Presidential Address by John von Heyking May 2 2014

advertisement
Civitas Presidential Address
John von Heyking
May 2, 2014 – Toronto
Welcome, everyone, to the 18th Annual General Meeting of Civitas.
It is unlikely that our Founding Directors – many are here tonight envisaged how far conservatism in Canada would come when they
founded our society. As many of you recall, conservatism was in
rough shape in the 1990s, both in terms of electoral politics and
conservatism’s capacity to advance its ideas.
Look where 18 years has taken us. Conservative-leaning parties dot
the electoral map of this country and, thanks to many in this room,
conservative ideas don’t just help to shape political debate, but they
drive the debate.
Civitas started as a bedraggled band of errant knights, quixotically
roaming the barren landscape and surrounded by the triumphalist
forces of liberalism. Now we are a major metropolis – in Latin, a
civitas – equipped with vibrant neighborhoods of the different varieties
of conservatism: Burkeans, Hayekians, Thomists, Smithians,
libertarians, Voegelinians, Straussians, social conservatives, thinktanks, academics, journalists, activists, politicians, lawyers, and people
who are none of those things but are simply engaged citizens who
wish, as our website states, “to promote and deepen understanding
through the exchange of a wide range of political, economic, social,
religious, cultural and philosophical ideas concerning the principles and
traditions of a free and ordered society."
We each inhabit an individual neighborhood – a little platoon – of this
“civitas,” but we all come together each year because we recognize
that beyond our individual neighborhood exists the greater good of the
Canadian polity. Thus, our name, “Civitas.”

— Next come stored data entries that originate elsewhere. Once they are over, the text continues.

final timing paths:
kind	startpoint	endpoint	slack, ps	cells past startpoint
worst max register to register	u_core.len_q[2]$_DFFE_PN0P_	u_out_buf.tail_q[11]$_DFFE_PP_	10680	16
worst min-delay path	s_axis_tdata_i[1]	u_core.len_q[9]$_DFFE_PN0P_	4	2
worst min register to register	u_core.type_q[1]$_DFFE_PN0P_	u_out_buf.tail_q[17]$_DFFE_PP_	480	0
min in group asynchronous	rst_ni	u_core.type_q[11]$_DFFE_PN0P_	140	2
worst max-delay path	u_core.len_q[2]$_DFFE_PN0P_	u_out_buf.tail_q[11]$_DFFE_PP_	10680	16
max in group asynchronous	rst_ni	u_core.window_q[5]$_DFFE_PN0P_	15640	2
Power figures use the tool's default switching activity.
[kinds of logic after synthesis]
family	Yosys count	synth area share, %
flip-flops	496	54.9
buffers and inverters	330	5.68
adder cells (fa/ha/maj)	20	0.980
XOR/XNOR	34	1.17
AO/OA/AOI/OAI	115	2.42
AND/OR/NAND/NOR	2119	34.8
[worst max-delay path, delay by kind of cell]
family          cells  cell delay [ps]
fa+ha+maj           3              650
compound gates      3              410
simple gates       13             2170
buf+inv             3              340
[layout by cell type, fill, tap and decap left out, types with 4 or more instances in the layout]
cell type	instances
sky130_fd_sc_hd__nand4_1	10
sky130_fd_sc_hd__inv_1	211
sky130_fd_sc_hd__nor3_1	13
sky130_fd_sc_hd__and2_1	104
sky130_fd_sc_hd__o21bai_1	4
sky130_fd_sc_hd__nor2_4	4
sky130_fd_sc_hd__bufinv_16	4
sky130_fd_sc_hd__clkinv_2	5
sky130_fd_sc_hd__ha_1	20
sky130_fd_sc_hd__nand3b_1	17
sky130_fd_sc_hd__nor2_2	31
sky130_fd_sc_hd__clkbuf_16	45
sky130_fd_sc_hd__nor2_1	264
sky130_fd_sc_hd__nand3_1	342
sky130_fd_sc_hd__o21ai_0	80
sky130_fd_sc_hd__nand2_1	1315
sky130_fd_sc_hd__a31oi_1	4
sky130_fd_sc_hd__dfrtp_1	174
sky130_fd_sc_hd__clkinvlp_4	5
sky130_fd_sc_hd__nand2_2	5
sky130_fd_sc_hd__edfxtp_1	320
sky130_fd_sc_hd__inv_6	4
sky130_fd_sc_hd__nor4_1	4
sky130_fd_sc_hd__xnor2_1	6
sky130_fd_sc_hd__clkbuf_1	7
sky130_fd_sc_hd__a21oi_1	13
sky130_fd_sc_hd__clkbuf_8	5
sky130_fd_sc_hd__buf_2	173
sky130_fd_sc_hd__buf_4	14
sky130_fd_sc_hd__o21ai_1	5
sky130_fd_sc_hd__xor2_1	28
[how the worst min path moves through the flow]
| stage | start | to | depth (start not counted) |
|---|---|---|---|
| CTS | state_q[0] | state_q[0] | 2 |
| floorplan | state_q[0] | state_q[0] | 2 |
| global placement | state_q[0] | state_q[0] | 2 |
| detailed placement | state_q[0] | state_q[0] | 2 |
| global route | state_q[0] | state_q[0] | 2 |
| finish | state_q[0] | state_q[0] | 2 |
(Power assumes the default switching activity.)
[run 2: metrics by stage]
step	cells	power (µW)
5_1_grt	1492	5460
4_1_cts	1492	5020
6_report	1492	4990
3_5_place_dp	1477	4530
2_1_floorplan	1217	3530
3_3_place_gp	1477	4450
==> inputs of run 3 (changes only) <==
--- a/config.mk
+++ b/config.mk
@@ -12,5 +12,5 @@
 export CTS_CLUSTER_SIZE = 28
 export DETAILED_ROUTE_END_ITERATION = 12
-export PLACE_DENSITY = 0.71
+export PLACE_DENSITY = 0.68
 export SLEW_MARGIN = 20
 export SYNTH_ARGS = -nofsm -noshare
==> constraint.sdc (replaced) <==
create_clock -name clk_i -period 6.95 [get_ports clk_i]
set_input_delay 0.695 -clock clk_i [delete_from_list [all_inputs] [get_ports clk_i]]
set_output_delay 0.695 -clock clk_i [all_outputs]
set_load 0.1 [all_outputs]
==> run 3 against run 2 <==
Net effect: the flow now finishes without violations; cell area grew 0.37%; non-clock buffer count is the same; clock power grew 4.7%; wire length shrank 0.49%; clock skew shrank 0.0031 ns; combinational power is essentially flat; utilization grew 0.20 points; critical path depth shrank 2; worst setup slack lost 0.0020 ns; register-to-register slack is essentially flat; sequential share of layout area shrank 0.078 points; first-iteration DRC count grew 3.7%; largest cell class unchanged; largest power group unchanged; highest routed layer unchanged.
## src/sv/cftp_sqrt.sv

```systemverilog
// pipelined digit-by-digit integer square root, one result bit per stage
// floor root of a 2*RW bit radicand; no package use
module cftp_sqrt #(
  parameter int RW = 20
) (
  input  logic            clk_i,
  input  logic [2*RW-1:0] rad_i,
  output logic [RW-1:0]   root_o
);

  localparam int TW = 2 * RW + 1;

  logic [2*RW-1:0] rem_q [RW];
  logic [RW-1:0]   res_q [RW];

  for (genvar s = 0; s < RW; s++) begin : g_stage
    localparam int Bit = RW - 1 - s;
    logic [2*RW-1:0] rem_in;
    logic [RW-1:0]   res_in;
    logic [TW-1:0]   trial;
    logic            ge;

    if (s == 0) begin : g_first
      assign rem_in = rad_i;
      assign res_in = '0;
    end else begin : g_next
      assign rem_in = rem_q[s-1];
      assign res_in = res_q[s-1];
    end

    // rem = rad - res^2; next bit fits when rem >= (2*res + 2^b) * 2^b
    always_comb begin
      trial = (TW'(res_in) << (Bit + 1)) + (TW'(1) << (2 * Bit));
      ge    = TW'(rem_in) >= trial;
    end

    always_ff @(posedge clk_i) begin
      rem_q[s] <= ge ? rem_in - trial[2*RW-1:0] : rem_in;
      res_q[s] <= ge ? (res_in | (RW'(1) << Bit)) : res_in;
    end
  end

  assign root_o = res_q[RW-1];

endmodule

```
===== src/rtl/core/dd_pkg.sv =====
// Shared types, status codes and calendar tables for the date difference core.
// No dependencies; every other file in rtl/core refers to this package by scoped names.

package dd_pkg;

  // Result status codes.
  typedef enum logic [1:0] {
    STATUS_OK         = 2'd0,
    STATUS_FIRST_BAD  = 2'd1,
    STATUS_SECOND_BAD = 2'd2
  } status_t;

  localparam int unsigned DAY_W   = 5;
  localparam int unsigned MONTH_W = 4;
  localparam int unsigned YEAR_W  = 14;
  localparam int unsigned COUNT_W = 23;

  // Quarter-year values (year >> 2) and their quotient by 25.
  localparam int unsigned QUART_W = YEAR_W - 2;
  localparam int unsigned Q25_W   = 8;

  // Reciprocal of 25 scaled by 2^17; exact for every 12-bit dividend.
  localparam int unsigned DIV25_SHIFT = 17;
  localparam int unsigned DIV25_W     = QUART_W + DIV25_SHIFT - 4;
  localparam logic [12:0] DIV25_MULT  = 13'd5243;

  localparam logic [MONTH_W-1:0] MONTH_JAN = 4'd1;
  localparam logic [MONTH_W-1:0] MONTH_FEB = 4'd2;
  localparam logic [MONTH_W-1:0] MONTH_DEC = 4'd12;
  localparam logic [DAY_W-1:0]   LEAP_FEB_LEN = 5'd29;

  typedef struct packed {
    logic [DAY_W-1:0]   day;
    logic [MONTH_W-1:0] month;
    logic [YEAR_W-1:0]  year;
  } date_t;

  typedef struct packed {
    date_t first;
    date_t second;
  } date_pair_t;

  // Per-date result handed from the date evaluators to the compare stage.
  typedef struct packed {
    logic               ok;
    logic [COUNT_W-1:0] day_num;
  } date_info_t;

  // Days in each month of a common year; months outside 1..12 give zero.
  function automatic logic [DAY_W-1:0] month_len(input logic [MONTH_W-1:0] month);
    logic [DAY_W-1:0] len;
    unique case (month)
      4'd1, 4'd3, 4'd5, 4'd7, 4'd8, 4'd10, 4'd12: len = 5'd31;
      4'd4, 4'd6, 4'd9, 4'd11:                     len = 5'd30;
      4'd2:                                         len = 5'd28;
      default:                                      len = 5'd0;
    endcase
    return len;
  endfunction

  // Days before the first of each month in a common year.
  function automatic logic [8:0] days_before(input logic [MONTH_W-1:0] month);
    logic [8:0] days;
    unique case (month)
      4'd1:    days = 9'd0;
      4'd2:    days = 9'd31;
      4'd3:    days = 9'd59;
      4'd4:    days = 9'd90;
      4'd5:    days = 9'd120;
      4'd6:    days = 9'd151;
      4'd7:    days = 9'd181;
      4'd8:    days = 9'd212;
      4'd9:    days = 9'd243;
      4'd10:   days = 9'd273;
      4'd11:   days = 9'd304;
      4'd12:   days = 9'd334;
      default: days = 9'd0;
    endcase
    return days;
  endfunction

  // Floor division of a 12-bit value by 25 through a reciprocal multiply.
  function automatic logic [Q25_W-1:0] div25(input logic [QUART_W-1:0] q);
    logic [QUART_W+12:0] prod;
    prod = (QUART_W + 13)'(q) * (QUART_W + 13)'(DIV25_MULT);
    return prod[DIV25_SHIFT +: Q25_W];
  endfunction

endpackage


===== src/rtl/core/dd_if.sv =====
// Handshake channels of the date difference core: one for date pairs, one for results.
// Depends on dd_pkg for field widths.

interface dd_in_if;
  logic                            valid;
  logic                            ready;
  logic [dd_pkg::DAY_W-1:0]        first_day;
  logic [dd_pkg::MONTH_W-1:0]      first_month;
  logic [dd_pkg::YEAR_W-1:0]       first_year;
  logic [dd_pkg::DAY_W-1:0]        second_day;
  logic [dd_pkg::MONTH_W-1:0]      second_month;
  logic [dd_pkg::YEAR_W-1:0]       second_year;

  modport source (
    output valid, first_day, first_month, first_year, second_day, second_month, second_year,
    input  ready
  );
  modport sink (
    input  valid, first_day, first_month, first_year, second_day, second_month, second_year,
    output ready
  );
endinterface

interface dd_out_if;
  logic                            valid;
  logic                            ready;
  logic [1:0]                      status;
  logic [dd_pkg::COUNT_W-1:0]      day_count;

  modport source (output valid, status, day_count, input ready);
  modport sink   (input valid, status, day_count, output ready);
endinterface


===== src/rtl/core/date_difference_days_core.sv =====
// Absolute number of days between two proleptic Gregorian dates, with a check of both dates.
// One date pair is taken per clock while the output is drained: the pair lands in an input
// register, both dates are evaluated side by side, and the status and count are captured in
// a result register that drives the output. A word that waits at the output stalls the input
// only once the input register is also full, so the sustained rate is one word per cycle
// while the output is drained.
// Status 0 means both dates are valid, 1 that the first is invalid (the second is not
// examined), 2 that the second is invalid; the count is zero whenever the status is not 0.
// A year is valid from 1 up to MAX_YEAR. Depends on dd_pkg, dd_if, dd_date_eval and dd_compare.

module date_difference_days_core #(
  parameter int unsigned MAX_YEAR = 16383
) (
  input  logic           clk,
  input  logic           rst,
  dd_in_if.sink          dates,
  dd_out_if.source       result
);

  logic                         s1_valid;
  dd_pkg::date_pair_t           s1_dates;
  logic                         s1_advance;
  dd_pkg::date_info_t           first_info;
  dd_pkg::date_info_t           second_info;
  dd_pkg::status_t              status_next;
  logic [dd_pkg::COUNT_W-1:0]   day_count_next;
  logic                         out_valid;
  dd_pkg::status_t              out_status;
  logic [dd_pkg::COUNT_W-1:0]   out_day_count;

  // The input register moves on whenever the result register is empty or being drained.
  assign s1_advance  = !out_valid || result.ready;
  assign dates.ready = !s1_valid || s1_advance;

  // Control registers of both stages.
  always_ff @(posedge clk) begin
    if (rst) begin
      s1_valid  <= 1'b0;
      out_valid <= 1'b0;
    end else begin
      if (dates.ready) begin
        s1_valid <= dates.valid;
      end
      if (s1_advance) begin
        out_valid <= s1_valid;
      end
    end
  end

  // Input register payload.
  always_ff @(posedge clk) begin
    if (dates.valid && dates.ready) begin
      s1_dates.first.day     <= dates.first_day;
      s1_dates.first.month   <= dates.first_month;
      s1_dates.first.year    <= dates.first_year;
      s1_dates.second.day    <= dates.second_day;
      s1_dates.second.month  <= dates.second_month;
      s1_dates.second.year   <= dates.second_year;
    end
  end

  // Both dates are evaluated in parallel.
  dd_date_eval #(.MAX_YEAR(MAX_YEAR)) u_first_eval (
    .date (s1_dates.first),
    .info (first_info)
  );

  dd_date_eval #(.MAX_YEAR(MAX_YEAR)) u_second_eval (
    .date (s1_dates.second),
    .info (second_info)
  );

  dd_compare u_compare (
    .first     (first_info),
    .second    (second_info),
    .status    (status_next),
    .day_count (day_count_next)
  );

  // Result register payload.
  always_ff @(posedge clk) begin
    if (s1_valid && s1_advance) begin
      out_status    <= status_next;
      out_day_count <= day_count_next;
    end
  end

  assign result.valid     = out_valid;
  assign result.status    = out_status;
  assign result.day_count = out_day_count;

  // A word in the input register with room downstream reaches the output next cycle.
  assert property (@(posedge clk) disable iff (rst)
    s1_valid && s1_advance |=> result.valid)
    else $error("input register word did not reach the result register");

  // An invalid date never carries a nonzero count.
  assert property (@(posedge clk) disable iff (rst)
    result.valid && (result.status != dd_pkg::STATUS_OK) |-> (result.day_count == '0))
    else $error("nonzero day count with a failing status");

  // An empty input register always takes a new word.
  assert property (@(posedge clk) disable iff (rst)
    !s1_valid |-> dates.ready)
    else $error("input stalled while the input register is empty");

  // Reset empties both stages.
  assert property (@(posedge clk)
    rst |=> !s1_valid && !result.valid)
    else $error("pipeline not empty after reset");

endmodule


===== src/rtl/core/dd_date_eval.sv =====
// Validity check and day number of one Gregorian date, purely combinational.
// Depends on dd_pkg for the date types, month tables and the divide-by-25 helper.

module dd_date_eval #(
  parameter int unsigned MAX_YEAR = 16383
) (
  input  dd_pkg::date_t      date,
  output dd_pkg::date_info_t info
);

  localparam int unsigned YEXT_W = 17;
  localparam logic [YEXT_W-1:0] YEAR_LIMIT = YEXT_W'(MAX_YEAR);

  logic                          year_ok;
  logic                          month_ok;
  logic                          day_ok;
  logic                          leap;
  logic [dd_pkg::QUART_W-1:0]    y_quart;
  logic [dd_pkg::Q25_W-1:0]      y_q25;
  logic                          y_quart_mult25;
  logic [dd_pkg::DAY_W-1:0]      day_limit;
  logic [dd_pkg::YEAR_W-1:0]     prev_year;
  logic [dd_pkg::QUART_W-1:0]    p_quart;
  logic [dd_pkg::Q25_W-1:0]      p_cent;
  logic [dd_pkg::COUNT_W-1:0]    year_days;
  logic [dd_pkg::COUNT_W-1:0]    month_days;

  // Leap year: divisible by 4, and not a century unless divisible by 400.
  // With q = year/4, a century means q is a multiple of 25; a 400th year also has q/25 even by 4.
  always_comb begin
    y_quart        = date.year[dd_pkg::YEAR_W-1:2];
    y_q25          = dd_pkg::div25(y_quart);
    y_quart_mult25 = (y_quart == (dd_pkg::QUART_W'(y_q25) * dd_pkg::QUART_W'(25)));
    leap           = (date.year[1:0] == 2'b00) && (!y_quart_mult25 || (y_q25[1:0] == 2'b00));
  end

  // Field range checks.
  always_comb begin
    year_ok  = (date.year != '0) && (YEXT_W'(date.year) <= YEAR_LIMIT);
    month_ok = (date.month >= dd_pkg::MONTH_JAN) && (date.month <= dd_pkg::MONTH_DEC);
    day_limit = dd_pkg::month_len(date.month);
    if (date.month == dd_pkg::MONTH_FEB && leap) begin
      day_limit = dd_pkg::LEAP_FEB_LEN;
    end
    day_ok = (date.day != '0) && (date.day <= day_limit);
  end

  // Day number counted from 1 January of year 1 as day 1.
  // Centuries come from (year-1)/4/25 and 400-year periods from that quotient over 4.
  always_comb begin
    prev_year  = date.year - dd_pkg::YEAR_W'(1);
    p_quart    = prev_year[dd_pkg::YEAR_W-1:2];
    p_cent     = dd_pkg::div25(p_quart);
    year_days  = dd_pkg::COUNT_W'(prev_year) * dd_pkg::COUNT_W'(365)
               + dd_pkg::COUNT_W'(p_quart)
               - dd_pkg::COUNT_W'(p_cent)
               + dd_pkg::COUNT_W'(p_cent[dd_pkg::Q25_W-1:2]);
    month_days = dd_pkg::COUNT_W'(dd_pkg::days_before(date.month))
               + dd_pkg::COUNT_W'((date.month > dd_pkg::MONTH_FEB) && leap)
               + dd_pkg::COUNT_W'(date.day);
  end

  assign info.ok      = year_ok && month_ok && day_ok;
  assign info.day_num = year_days + month_days;

endmodule
[config.mk]
export PLATFORM = sky130hd
export DESIGN_NAME = murmur64a_hash_engine_top
export DESIGN_NICKNAME = d
export VERILOG_FILES = /design/src/design/mm64_pkg.sv /design/src/design/murmur64a_hash_engine_top.sv /design/src/design/mm64_dp.sv /design/src/design/mm64_ctrl.sv
export SDC_FILE = /design/constraint.sdc
export NUM_CORES = 2
export LEC_CHECK = 0
export BUFFER_PORTS_ARGS = -buffer_cell sky130_fd_sc_hd__buf_2
export CAP_MARGIN = 20
export CORE_AREA = 2 2 327 329
export CTS_BUF_LIST = sky130_fd_sc_hd__clkbuf_2 sky130_fd_sc_hd__clkbuf_4 sky130_fd_sc_hd__clkbuf_8
export DETAILED_ROUTE_END_ITERATION = 8
export DIE_AREA = 0 0 329 331
export REMOVE_ABC_BUFFERS = 1
export SYNTH_ARGS = -nofsm -noshare
export SYNTH_HDL_FRONTEND = slang
export SYNTH_SLANG_ARGS = --single-unit
[constraint.sdc]
create_clock -name clk -period 11.6 [get_ports clk]
set_input_delay 1.16 -clock clk [delete_from_list [all_inputs] [get_ports clk]]
set_output_delay 1.16 -clock clk [all_outputs]
set_load 0.02 [all_outputs]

Before coming here I reread some of our founding documents,
including the minutes of the founding meetings and the mission
statements. In addition to the expressed need for having a society
like ours, one of the main themes in these documents is the
importance of “conversation.”
Sure, we’re here to listen to speakers, to learn new ideas, see old
friends and meet new ones, as well as to advance our agendas and
causes.
But I think “conversation” is the best way to describe what we do and
what it means what conservatives do best. Neither lecture nor
disembodied social media, but real life, face-to-face conversation.
These days we witness a lot of left-wing causes imploding because
their side arrogantly claims “the debate is over.” We all know that
proclaiming the debate over is a sign that one’s position is weak, and
the louder such proclamations get, the more obvious those
weaknesses are to all.
Politics is about opinions and is inherently pluralistic. The conversation
is never over and I think we conservatives are at our best when we
recognize and advance this.
Winston Churchill wrote wonderful essays on the British Prime
Ministers and statesmen who were his Victorian predecessors, as well
as his senior colleagues and political friends: the Earl of Rosebery,
James Chamberlain, Henry Asquith, F. E. Smith, and Arthur James
Balfour.
Of each of them he assessed their moral character as well as their
political skill primarily according to their conversational skills and their
friendships. Indeed, each of them was an outstanding
conversationalist, and this made them good friends and good
politicians. He judged them on how well they treated their friends,
especially when political differences came between them.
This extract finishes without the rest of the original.